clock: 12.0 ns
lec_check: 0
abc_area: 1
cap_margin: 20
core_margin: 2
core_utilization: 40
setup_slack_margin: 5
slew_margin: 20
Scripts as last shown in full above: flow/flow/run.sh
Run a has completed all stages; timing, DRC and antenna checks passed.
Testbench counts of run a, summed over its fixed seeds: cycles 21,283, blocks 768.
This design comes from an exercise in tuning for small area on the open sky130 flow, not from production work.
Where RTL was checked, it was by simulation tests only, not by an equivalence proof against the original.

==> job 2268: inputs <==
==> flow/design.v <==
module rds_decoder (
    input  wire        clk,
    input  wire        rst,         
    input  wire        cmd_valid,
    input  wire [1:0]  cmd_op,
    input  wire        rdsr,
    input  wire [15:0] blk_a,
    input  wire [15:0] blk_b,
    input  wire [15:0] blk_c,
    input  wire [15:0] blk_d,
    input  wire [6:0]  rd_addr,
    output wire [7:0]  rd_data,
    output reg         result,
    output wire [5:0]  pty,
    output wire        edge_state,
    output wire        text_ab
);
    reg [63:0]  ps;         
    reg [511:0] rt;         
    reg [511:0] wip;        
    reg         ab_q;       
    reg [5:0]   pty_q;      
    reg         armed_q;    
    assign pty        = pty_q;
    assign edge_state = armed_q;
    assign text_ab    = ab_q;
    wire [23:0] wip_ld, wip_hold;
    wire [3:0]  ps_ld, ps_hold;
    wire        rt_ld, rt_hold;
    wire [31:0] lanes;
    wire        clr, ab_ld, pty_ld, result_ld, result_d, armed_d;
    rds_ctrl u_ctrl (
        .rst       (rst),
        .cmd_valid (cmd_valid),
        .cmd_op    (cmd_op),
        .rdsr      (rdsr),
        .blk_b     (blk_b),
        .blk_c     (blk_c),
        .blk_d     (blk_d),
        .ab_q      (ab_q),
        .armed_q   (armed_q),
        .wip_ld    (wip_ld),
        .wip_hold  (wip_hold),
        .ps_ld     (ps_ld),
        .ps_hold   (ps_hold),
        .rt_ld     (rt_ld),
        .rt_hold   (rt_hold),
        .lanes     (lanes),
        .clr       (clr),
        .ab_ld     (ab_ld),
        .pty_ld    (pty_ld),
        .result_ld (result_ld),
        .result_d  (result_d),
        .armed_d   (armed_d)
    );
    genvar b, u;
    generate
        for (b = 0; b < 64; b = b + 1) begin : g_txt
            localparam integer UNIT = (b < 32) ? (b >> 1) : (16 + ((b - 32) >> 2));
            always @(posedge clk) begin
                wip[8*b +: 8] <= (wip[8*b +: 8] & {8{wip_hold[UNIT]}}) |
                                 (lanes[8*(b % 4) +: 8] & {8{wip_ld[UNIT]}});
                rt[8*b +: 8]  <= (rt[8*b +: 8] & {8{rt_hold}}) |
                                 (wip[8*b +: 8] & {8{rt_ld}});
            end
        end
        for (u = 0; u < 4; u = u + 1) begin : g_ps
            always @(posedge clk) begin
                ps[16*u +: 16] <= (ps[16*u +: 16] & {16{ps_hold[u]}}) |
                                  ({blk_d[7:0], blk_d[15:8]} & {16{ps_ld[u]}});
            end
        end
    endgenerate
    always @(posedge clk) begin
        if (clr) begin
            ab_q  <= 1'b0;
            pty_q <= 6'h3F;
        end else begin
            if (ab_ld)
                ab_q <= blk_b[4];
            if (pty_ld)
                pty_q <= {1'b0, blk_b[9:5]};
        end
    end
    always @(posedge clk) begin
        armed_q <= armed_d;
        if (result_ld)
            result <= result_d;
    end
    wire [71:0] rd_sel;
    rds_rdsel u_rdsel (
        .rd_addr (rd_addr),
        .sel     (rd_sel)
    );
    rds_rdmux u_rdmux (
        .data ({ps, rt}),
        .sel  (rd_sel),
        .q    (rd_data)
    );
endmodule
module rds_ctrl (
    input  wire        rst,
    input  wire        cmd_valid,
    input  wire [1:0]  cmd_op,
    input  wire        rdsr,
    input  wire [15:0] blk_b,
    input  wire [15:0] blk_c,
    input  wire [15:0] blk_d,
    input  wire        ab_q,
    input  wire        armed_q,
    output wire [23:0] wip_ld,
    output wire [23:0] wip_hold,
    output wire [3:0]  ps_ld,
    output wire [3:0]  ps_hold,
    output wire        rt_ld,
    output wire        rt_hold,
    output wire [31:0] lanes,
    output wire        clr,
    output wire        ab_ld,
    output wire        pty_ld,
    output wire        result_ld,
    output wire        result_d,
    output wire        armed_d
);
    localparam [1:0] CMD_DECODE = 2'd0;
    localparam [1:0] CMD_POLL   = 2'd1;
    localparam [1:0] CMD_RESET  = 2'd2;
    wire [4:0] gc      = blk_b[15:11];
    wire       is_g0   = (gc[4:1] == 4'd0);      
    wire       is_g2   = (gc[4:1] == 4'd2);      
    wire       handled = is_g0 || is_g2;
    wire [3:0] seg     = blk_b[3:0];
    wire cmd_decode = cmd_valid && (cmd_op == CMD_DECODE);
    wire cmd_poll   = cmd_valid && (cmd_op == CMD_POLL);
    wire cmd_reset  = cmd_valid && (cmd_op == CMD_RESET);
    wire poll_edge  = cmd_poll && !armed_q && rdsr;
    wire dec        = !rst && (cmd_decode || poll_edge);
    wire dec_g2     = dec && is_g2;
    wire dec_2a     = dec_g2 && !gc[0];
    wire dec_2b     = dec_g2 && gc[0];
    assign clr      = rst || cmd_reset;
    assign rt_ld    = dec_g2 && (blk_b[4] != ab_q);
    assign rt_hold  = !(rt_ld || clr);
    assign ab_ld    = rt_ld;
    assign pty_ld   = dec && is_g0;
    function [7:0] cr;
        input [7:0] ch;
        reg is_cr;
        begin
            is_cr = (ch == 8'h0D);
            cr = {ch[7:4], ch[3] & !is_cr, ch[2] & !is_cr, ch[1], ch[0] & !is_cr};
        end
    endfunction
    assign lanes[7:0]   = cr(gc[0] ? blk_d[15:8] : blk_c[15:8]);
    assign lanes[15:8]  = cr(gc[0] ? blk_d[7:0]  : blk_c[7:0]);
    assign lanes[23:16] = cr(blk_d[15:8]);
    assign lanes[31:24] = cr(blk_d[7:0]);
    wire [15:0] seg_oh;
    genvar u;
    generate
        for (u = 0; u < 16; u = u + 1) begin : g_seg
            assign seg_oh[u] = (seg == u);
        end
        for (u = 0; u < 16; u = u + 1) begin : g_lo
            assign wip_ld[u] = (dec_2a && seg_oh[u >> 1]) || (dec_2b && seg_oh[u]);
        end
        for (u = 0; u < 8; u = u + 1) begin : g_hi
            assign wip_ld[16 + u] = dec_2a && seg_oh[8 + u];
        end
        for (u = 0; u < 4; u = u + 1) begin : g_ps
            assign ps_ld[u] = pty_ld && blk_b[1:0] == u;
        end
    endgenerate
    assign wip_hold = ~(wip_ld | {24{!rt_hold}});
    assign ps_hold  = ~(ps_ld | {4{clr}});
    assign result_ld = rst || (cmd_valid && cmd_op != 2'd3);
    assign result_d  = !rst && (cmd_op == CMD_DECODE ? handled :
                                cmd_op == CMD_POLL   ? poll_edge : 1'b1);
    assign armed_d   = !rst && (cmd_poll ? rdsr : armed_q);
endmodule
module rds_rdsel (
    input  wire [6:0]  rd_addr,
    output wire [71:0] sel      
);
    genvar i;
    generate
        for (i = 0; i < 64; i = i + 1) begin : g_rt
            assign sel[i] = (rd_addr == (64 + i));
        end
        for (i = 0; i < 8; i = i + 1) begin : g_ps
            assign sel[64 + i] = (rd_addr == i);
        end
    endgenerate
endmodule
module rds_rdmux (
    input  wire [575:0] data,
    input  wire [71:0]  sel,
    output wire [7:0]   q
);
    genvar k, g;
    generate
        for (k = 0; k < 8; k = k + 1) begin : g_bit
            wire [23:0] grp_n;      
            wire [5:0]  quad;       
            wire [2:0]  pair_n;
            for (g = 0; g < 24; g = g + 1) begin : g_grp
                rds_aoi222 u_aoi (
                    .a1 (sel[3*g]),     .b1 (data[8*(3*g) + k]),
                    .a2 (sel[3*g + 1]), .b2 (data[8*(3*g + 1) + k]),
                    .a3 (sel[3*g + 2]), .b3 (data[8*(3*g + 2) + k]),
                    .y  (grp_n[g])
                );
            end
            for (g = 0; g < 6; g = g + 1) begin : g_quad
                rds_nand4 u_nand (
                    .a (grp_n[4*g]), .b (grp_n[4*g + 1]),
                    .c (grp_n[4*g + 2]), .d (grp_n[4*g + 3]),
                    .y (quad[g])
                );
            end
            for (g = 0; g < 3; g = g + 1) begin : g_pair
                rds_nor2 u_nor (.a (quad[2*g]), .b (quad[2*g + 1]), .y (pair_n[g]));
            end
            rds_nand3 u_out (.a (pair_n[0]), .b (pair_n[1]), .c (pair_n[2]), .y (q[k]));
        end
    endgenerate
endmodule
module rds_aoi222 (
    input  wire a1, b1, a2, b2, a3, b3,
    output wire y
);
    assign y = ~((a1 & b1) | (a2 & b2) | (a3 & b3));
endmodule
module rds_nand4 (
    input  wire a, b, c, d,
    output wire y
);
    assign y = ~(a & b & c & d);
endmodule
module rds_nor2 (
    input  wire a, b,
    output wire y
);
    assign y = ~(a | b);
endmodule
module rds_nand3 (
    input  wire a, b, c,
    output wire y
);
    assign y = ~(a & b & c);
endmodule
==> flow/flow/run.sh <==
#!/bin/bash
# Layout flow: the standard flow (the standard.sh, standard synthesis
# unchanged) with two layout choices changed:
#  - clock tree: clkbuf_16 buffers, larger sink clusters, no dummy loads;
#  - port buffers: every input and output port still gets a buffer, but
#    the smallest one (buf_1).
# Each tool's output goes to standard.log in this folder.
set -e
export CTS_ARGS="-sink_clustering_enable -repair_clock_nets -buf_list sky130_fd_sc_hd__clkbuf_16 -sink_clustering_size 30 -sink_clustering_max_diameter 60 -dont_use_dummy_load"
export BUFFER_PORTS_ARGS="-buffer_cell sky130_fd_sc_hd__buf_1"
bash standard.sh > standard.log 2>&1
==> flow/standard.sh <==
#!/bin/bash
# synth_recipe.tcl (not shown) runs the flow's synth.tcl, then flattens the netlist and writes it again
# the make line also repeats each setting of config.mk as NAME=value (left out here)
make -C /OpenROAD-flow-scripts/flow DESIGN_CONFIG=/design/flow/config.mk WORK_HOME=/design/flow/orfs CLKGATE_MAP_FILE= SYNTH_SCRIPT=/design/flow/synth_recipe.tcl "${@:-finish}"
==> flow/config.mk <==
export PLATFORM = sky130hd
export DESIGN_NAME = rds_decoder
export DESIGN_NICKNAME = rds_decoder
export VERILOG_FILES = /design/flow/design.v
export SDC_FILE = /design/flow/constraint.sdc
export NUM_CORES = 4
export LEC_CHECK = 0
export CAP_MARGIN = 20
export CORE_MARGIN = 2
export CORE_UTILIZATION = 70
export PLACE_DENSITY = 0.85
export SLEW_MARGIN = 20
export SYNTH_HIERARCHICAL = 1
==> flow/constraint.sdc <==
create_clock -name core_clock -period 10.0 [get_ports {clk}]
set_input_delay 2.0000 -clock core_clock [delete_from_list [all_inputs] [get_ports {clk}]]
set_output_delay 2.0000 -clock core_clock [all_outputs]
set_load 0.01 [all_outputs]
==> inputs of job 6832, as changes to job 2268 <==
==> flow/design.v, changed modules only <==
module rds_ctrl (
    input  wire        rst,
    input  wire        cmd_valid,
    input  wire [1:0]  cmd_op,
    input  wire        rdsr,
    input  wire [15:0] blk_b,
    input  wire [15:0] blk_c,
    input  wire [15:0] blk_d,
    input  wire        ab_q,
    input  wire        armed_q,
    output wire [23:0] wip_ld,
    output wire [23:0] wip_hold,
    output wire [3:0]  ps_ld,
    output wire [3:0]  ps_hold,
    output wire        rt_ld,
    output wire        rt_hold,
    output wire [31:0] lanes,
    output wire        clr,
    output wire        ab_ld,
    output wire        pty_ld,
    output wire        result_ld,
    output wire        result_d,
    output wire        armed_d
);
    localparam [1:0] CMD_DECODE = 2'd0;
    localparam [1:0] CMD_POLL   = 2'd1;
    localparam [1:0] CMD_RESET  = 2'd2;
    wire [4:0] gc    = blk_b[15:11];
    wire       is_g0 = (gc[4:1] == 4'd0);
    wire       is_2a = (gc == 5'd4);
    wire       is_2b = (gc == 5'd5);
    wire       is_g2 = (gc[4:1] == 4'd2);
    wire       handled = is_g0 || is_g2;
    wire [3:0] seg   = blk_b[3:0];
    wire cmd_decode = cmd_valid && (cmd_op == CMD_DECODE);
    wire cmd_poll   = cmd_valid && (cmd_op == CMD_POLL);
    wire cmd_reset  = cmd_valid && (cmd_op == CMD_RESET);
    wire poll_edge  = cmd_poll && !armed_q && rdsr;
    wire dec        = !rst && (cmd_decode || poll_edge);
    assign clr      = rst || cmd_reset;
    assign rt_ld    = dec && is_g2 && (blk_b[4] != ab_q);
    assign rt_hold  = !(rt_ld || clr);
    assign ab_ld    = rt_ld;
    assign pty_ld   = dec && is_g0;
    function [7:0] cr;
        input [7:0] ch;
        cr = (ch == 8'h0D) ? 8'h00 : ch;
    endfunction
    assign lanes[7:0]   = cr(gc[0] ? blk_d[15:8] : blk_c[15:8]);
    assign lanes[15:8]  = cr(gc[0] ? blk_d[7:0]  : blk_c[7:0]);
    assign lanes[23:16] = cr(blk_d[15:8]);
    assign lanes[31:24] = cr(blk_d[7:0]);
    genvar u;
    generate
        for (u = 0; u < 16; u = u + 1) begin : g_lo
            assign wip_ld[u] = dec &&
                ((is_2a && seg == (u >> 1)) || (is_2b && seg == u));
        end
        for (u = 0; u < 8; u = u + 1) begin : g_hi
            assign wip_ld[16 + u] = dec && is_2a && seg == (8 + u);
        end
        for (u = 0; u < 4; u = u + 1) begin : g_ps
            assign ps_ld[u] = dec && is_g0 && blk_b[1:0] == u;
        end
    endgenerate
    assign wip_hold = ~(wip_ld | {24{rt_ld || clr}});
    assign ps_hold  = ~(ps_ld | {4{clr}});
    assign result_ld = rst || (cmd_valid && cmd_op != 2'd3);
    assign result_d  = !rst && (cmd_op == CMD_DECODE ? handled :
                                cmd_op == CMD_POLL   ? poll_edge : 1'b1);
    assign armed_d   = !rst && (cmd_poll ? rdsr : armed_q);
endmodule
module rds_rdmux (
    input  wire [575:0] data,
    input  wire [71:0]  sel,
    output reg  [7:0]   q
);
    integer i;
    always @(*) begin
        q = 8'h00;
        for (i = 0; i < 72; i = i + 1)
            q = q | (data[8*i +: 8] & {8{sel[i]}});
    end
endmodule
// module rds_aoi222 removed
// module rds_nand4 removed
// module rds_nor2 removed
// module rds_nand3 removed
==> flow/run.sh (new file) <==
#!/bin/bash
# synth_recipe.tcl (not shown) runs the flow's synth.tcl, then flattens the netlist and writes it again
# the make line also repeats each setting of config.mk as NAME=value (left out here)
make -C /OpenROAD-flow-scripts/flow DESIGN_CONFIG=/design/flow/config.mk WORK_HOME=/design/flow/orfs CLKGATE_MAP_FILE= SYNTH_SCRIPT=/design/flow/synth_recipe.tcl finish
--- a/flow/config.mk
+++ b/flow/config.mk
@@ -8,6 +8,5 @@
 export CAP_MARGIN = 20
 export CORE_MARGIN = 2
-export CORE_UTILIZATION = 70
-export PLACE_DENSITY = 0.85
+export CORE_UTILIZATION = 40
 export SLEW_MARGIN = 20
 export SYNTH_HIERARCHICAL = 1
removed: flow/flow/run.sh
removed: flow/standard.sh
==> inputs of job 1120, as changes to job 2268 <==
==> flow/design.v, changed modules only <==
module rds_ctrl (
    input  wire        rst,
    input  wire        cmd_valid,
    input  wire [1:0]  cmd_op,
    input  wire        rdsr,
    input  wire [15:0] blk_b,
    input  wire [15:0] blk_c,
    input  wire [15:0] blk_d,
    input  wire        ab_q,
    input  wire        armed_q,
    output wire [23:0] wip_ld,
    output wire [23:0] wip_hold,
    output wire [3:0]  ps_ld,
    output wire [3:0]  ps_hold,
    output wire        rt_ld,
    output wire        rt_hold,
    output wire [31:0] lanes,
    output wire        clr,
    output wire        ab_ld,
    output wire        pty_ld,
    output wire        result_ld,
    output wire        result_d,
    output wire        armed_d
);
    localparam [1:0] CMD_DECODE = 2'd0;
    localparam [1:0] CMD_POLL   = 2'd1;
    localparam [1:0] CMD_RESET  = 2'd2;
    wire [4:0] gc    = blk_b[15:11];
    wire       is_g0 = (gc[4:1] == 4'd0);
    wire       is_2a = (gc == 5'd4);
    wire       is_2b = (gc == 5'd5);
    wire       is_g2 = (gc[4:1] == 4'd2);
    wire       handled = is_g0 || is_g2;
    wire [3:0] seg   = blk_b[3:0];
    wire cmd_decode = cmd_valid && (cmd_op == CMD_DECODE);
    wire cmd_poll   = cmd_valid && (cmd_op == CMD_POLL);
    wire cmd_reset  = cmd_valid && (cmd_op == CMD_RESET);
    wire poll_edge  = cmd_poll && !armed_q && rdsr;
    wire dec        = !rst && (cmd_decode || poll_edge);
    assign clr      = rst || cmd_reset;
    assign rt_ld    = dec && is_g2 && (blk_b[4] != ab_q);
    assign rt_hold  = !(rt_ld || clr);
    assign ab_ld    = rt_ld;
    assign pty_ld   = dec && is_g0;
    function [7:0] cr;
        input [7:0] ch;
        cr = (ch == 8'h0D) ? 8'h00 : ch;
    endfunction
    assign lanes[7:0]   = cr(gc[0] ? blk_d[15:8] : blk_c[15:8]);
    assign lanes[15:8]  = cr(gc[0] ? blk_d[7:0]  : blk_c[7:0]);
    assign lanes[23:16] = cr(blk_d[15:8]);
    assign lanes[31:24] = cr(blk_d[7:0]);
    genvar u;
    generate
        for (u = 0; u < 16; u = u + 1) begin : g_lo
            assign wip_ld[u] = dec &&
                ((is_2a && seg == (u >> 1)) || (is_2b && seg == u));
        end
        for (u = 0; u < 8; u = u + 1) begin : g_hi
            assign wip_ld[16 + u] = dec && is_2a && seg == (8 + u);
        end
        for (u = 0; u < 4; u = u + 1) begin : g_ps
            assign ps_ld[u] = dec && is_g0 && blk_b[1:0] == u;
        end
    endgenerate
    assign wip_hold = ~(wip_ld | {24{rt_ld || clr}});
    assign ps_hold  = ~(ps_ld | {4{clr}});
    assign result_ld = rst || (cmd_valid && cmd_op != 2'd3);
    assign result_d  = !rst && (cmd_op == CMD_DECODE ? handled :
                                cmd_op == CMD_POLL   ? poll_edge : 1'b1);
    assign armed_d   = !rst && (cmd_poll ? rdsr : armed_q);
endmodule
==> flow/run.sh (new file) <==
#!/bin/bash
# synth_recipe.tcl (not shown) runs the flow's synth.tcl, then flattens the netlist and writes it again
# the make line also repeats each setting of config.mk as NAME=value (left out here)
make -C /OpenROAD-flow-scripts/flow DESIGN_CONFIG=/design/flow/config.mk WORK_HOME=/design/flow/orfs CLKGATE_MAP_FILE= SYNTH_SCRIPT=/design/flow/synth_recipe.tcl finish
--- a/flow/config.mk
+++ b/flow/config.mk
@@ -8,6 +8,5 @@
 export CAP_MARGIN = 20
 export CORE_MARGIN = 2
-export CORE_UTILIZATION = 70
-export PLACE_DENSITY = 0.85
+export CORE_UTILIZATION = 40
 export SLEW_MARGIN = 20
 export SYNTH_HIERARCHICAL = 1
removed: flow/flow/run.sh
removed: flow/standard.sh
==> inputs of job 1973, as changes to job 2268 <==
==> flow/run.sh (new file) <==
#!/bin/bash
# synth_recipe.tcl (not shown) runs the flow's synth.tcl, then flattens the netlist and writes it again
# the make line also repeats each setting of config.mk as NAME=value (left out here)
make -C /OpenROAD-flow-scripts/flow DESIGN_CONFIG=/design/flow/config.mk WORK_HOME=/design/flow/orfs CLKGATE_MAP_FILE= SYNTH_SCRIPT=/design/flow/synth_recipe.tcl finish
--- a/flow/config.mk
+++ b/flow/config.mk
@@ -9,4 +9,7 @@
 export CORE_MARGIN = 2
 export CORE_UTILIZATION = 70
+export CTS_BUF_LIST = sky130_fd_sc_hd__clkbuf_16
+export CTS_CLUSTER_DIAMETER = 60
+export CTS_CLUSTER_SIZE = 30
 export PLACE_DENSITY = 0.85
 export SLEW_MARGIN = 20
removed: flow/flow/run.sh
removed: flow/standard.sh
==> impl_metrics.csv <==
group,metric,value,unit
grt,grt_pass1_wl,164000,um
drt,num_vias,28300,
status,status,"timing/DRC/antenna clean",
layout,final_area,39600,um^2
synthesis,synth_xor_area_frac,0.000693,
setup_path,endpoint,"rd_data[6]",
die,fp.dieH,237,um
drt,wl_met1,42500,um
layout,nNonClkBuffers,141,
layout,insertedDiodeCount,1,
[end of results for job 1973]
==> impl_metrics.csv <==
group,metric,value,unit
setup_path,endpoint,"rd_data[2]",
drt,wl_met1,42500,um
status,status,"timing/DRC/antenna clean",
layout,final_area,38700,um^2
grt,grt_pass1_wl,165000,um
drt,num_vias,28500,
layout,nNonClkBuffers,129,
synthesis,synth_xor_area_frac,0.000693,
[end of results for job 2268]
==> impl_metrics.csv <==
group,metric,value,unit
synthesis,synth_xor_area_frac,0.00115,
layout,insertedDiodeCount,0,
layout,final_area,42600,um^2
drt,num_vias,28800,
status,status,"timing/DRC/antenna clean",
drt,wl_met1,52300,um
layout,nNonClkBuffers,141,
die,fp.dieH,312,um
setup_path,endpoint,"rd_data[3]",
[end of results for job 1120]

# # #

**Required work:** Please state how many lines in the entries above include the word "results", giving only the number.

**Task solution:** 3